Adding in the net external income flows (FNI) to Expression (2) for GDP we get the familiar gross national product or gross national income measure (GNP):

(2) GNP = C + I + G + (X – M) + FNI

To render this approach into the sectoral balances form, we subtract total taxes and transfers (T) from both sides of Expression (3) to get:

(3) GNP – T = C + I + G + (X – M) + FNI – T

Now we can collect the terms by arranging them according to the three sectoral balances:

(4) (GNP – C – T) – I = (G – T) + (X – M + FNI)

The the terms in Expression (4) are relatively easy to understand now.

The term (GNP – C – T) represents total income less the amount consumed less the amount paid to government in taxes (taking into account transfers coming the other way). In other words, it represents private domestic saving.

The left-hand side of Equation (4), (GNP – C – T) – I, thus is the overall saving of the private domestic sector, which is distinct from total household saving denoted by the term (GNP – C – T).

In other words, the left-hand side of Equation (4) is the private domestic financial balance and if it is positive then the sector is spending less than its total income and if it is negative the sector is spending more than it total income.

The term (G – T) is the government financial balance and is in deficit if government spending (G) is greater than government tax revenue minus transfers (T), and in surplus if the balance is negative.

Finally, the other right-hand side term (X – M + FNI) is the external financial balance, commonly known as the current account balance (CAB). It is in surplus if positive and deficit if negative.

In English we could say that:

The private financial balance equals the sum of the government financial balance plus the current account balance.

We can re-write Expression (6) in this way to get the sectoral balances equation:

(5) (S – I) = (G – T) + CAB

which is interpreted as meaning that government sector deficits (G – T > 0) and current account surpluses (CAB > 0) generate national income and net financial assets for the private domestic sector.

Conversely, government surpluses (G – T < 0) and current account deficits (CAB < 0) reduce national income and undermine the capacity of the private domestic sector to add financial assets.

Expression (5) can also be written as:

(6) [(S – I) – CAB] = (G – T)

where the term on the left-hand side [(S – I) – CAB] is the non-government sector financial balance and is of equal and opposite sign to the government financial balance.

This is the familiar MMT statement that a government sector deficit (surplus) is equal dollar-for-dollar to the non-government sector surplus (deficit).

The sectoral balances equation says that total private savings (S) minus private investment (I) has to equal the public deficit (spending, G minus taxes, T) plus net exports (exports (X) minus imports (M)) plus net income transfers.

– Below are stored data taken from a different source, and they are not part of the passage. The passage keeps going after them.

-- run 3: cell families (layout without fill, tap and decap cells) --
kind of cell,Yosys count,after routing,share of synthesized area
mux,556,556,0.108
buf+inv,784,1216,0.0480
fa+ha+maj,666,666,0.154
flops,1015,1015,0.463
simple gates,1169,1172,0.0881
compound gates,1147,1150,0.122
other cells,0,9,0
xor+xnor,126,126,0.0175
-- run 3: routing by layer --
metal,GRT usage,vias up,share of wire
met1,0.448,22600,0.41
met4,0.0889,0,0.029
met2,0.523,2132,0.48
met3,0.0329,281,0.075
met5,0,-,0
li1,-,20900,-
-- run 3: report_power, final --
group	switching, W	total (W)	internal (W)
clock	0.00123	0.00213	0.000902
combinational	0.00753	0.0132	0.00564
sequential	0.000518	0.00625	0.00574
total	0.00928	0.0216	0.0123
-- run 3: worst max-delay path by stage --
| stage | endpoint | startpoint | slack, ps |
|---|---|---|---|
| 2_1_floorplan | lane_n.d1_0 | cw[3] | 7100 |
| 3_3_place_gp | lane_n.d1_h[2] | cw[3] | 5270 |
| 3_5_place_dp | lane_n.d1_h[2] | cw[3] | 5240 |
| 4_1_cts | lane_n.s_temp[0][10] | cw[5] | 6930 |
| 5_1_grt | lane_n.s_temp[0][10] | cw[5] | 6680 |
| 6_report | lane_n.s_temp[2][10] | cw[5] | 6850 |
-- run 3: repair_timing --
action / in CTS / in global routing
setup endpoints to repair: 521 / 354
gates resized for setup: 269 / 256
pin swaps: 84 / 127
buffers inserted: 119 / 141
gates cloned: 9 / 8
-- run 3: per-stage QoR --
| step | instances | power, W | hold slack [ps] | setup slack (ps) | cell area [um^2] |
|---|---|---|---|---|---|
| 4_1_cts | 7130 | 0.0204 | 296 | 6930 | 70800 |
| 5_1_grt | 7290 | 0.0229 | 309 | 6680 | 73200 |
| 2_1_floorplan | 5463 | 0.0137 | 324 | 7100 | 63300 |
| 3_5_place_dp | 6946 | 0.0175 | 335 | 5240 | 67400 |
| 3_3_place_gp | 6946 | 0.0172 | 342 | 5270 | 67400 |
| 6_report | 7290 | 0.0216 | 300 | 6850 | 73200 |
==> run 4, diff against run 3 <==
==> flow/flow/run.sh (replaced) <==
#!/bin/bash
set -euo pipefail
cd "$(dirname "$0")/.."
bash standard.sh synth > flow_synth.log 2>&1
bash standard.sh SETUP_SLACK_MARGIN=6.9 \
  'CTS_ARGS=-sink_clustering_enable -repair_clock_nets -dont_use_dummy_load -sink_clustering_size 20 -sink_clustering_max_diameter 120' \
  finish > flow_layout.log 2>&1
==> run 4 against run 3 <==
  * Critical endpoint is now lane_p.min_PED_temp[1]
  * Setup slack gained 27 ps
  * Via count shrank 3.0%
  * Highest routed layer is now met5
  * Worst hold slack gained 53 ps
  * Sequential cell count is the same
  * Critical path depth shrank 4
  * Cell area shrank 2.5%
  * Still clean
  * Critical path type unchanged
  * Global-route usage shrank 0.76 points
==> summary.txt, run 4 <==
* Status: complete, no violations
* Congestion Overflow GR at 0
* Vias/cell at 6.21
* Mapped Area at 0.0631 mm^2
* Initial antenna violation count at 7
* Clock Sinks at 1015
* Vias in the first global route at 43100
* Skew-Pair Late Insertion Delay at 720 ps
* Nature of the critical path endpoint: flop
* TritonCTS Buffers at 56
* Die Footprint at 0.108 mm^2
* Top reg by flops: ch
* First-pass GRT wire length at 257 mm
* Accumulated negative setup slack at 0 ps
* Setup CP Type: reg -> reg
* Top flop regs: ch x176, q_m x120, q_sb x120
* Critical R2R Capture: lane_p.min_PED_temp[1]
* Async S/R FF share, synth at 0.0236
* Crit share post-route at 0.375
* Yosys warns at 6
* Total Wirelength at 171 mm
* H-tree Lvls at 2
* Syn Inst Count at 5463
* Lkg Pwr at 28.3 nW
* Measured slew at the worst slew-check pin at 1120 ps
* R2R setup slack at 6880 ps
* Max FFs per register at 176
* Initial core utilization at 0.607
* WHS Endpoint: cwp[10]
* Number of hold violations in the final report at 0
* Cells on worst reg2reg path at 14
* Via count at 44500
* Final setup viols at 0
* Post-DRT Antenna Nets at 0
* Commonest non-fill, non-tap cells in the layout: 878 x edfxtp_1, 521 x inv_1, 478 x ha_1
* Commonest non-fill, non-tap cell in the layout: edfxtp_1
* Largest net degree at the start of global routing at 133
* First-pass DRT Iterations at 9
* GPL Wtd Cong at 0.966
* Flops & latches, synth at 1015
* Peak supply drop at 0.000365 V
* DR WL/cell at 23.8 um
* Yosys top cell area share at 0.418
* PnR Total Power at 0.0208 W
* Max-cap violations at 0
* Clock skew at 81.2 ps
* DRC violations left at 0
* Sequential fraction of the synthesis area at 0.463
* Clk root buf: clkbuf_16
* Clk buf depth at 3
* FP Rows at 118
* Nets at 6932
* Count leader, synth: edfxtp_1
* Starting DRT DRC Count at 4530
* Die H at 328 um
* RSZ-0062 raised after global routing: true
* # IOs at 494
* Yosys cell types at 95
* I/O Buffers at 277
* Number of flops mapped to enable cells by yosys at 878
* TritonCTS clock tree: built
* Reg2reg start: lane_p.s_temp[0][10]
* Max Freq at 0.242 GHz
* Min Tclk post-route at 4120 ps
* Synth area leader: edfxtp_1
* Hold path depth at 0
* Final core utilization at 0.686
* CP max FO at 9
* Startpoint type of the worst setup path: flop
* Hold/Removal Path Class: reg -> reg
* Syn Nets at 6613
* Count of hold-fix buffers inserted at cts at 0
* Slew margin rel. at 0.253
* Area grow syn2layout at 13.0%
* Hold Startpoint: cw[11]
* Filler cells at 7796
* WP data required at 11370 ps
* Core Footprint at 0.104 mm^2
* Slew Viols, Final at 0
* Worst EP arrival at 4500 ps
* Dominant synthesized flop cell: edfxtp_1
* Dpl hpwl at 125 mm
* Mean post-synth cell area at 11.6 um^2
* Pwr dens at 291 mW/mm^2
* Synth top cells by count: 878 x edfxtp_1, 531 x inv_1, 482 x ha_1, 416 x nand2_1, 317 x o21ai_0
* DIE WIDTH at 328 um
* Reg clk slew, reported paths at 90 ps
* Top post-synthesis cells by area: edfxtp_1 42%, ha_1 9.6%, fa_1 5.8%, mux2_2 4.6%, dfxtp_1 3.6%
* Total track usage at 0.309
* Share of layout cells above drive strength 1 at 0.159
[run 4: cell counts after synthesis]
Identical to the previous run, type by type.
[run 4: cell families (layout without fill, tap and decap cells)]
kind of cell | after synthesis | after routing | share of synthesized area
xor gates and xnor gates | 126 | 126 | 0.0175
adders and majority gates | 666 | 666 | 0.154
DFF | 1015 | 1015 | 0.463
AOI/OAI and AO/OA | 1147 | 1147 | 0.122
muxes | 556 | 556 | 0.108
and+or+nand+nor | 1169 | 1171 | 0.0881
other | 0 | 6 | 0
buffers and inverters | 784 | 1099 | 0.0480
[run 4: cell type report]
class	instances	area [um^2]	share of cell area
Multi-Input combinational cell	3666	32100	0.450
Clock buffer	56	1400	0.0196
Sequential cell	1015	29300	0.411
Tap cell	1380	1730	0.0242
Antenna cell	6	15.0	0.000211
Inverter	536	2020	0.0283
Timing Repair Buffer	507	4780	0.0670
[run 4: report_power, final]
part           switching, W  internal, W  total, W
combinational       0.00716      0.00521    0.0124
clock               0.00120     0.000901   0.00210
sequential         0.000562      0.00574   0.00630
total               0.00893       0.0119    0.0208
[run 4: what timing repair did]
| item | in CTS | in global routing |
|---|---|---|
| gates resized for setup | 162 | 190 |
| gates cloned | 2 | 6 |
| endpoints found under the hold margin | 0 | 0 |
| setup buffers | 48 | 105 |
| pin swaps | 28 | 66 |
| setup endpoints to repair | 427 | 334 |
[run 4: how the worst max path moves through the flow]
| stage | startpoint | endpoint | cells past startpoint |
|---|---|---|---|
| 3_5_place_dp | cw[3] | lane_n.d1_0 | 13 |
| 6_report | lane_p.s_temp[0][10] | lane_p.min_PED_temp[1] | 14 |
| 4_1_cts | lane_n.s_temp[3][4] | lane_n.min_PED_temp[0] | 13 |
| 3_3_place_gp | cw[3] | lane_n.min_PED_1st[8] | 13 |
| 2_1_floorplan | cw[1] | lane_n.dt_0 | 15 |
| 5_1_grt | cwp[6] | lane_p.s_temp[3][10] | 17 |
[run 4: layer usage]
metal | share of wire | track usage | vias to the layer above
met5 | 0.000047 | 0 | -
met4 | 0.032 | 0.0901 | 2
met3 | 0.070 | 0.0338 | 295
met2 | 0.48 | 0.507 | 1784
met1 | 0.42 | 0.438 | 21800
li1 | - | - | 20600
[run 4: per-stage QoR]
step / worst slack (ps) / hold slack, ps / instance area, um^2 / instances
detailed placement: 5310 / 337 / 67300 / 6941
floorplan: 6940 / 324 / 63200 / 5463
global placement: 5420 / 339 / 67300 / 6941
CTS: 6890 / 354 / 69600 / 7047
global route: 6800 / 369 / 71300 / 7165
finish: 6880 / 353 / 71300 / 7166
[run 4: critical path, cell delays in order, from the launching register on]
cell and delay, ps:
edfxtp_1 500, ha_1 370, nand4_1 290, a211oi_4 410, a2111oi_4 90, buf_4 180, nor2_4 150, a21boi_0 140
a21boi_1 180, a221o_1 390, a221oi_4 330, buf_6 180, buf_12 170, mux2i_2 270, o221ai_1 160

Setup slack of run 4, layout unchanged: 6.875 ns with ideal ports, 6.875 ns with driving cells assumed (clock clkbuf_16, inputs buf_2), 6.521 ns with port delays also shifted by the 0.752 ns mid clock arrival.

All these relationships (equations) hold as a matter of accounting and not matters of opinion.

To help us answer the specific question posed, we can identify three states all involving public and external deficits:

  • Case A: Fiscal Deficit (G – T) < Current Account balance (X – M) deficit.
  • Case B: Fiscal Deficit (G – T) = Current Account balance (X – M) deficit.
  • Case C: Fiscal Deficit (G – T) > Current Account balance (X – M) deficit.

The following Table shows these three cases expressing the balances as percentages of GDP.

Case A shows the situation where the external deficit exceeds the public deficit and the private domestic sector is in deficit.

In this case, there can be no overall private domestic sector de-leveraging.

With the external balance set at a 2 per cent of GDP, as the government moves into larger deficit, the private domestic balance approaches balance (Case B).

Case B also does not permit the private sector to save overall.

Once the fiscal deficit is large enough (3 per cent of GDP) to offset the demand-draining external deficit (2 per cent of GDP) the private domestic sector can save overall (Case C).

In this situation, the fiscal deficits are supporting aggregate spending which allows income growth to be sufficient to generate savings greater than investment in the private domestic sector but have to be able to offset the demand-draining impacts of the external deficits to provide sufficient income growth for the private domestic sector to save.

Sectoral Balance Interpretation of Result Case A Case B Case C
External Balance (X – M) Deficit is negative -2 -2 -2
Fiscal Balance (G – T) Deficit is positive 1 2 3
Private Domestic Balance (S – I) Deficit is negative -1 0 1

For the domestic private sector (households and firms) to reduce their overall levels of debt they have to net save overall.

The behavioural implications of this accounting result would manifest as reduced consumption or investment, which, in turn, would reduce overall aggregate demand.

The normal inventory-cycle view of what happens next goes like this.

Output and employment are functions of aggregate spending.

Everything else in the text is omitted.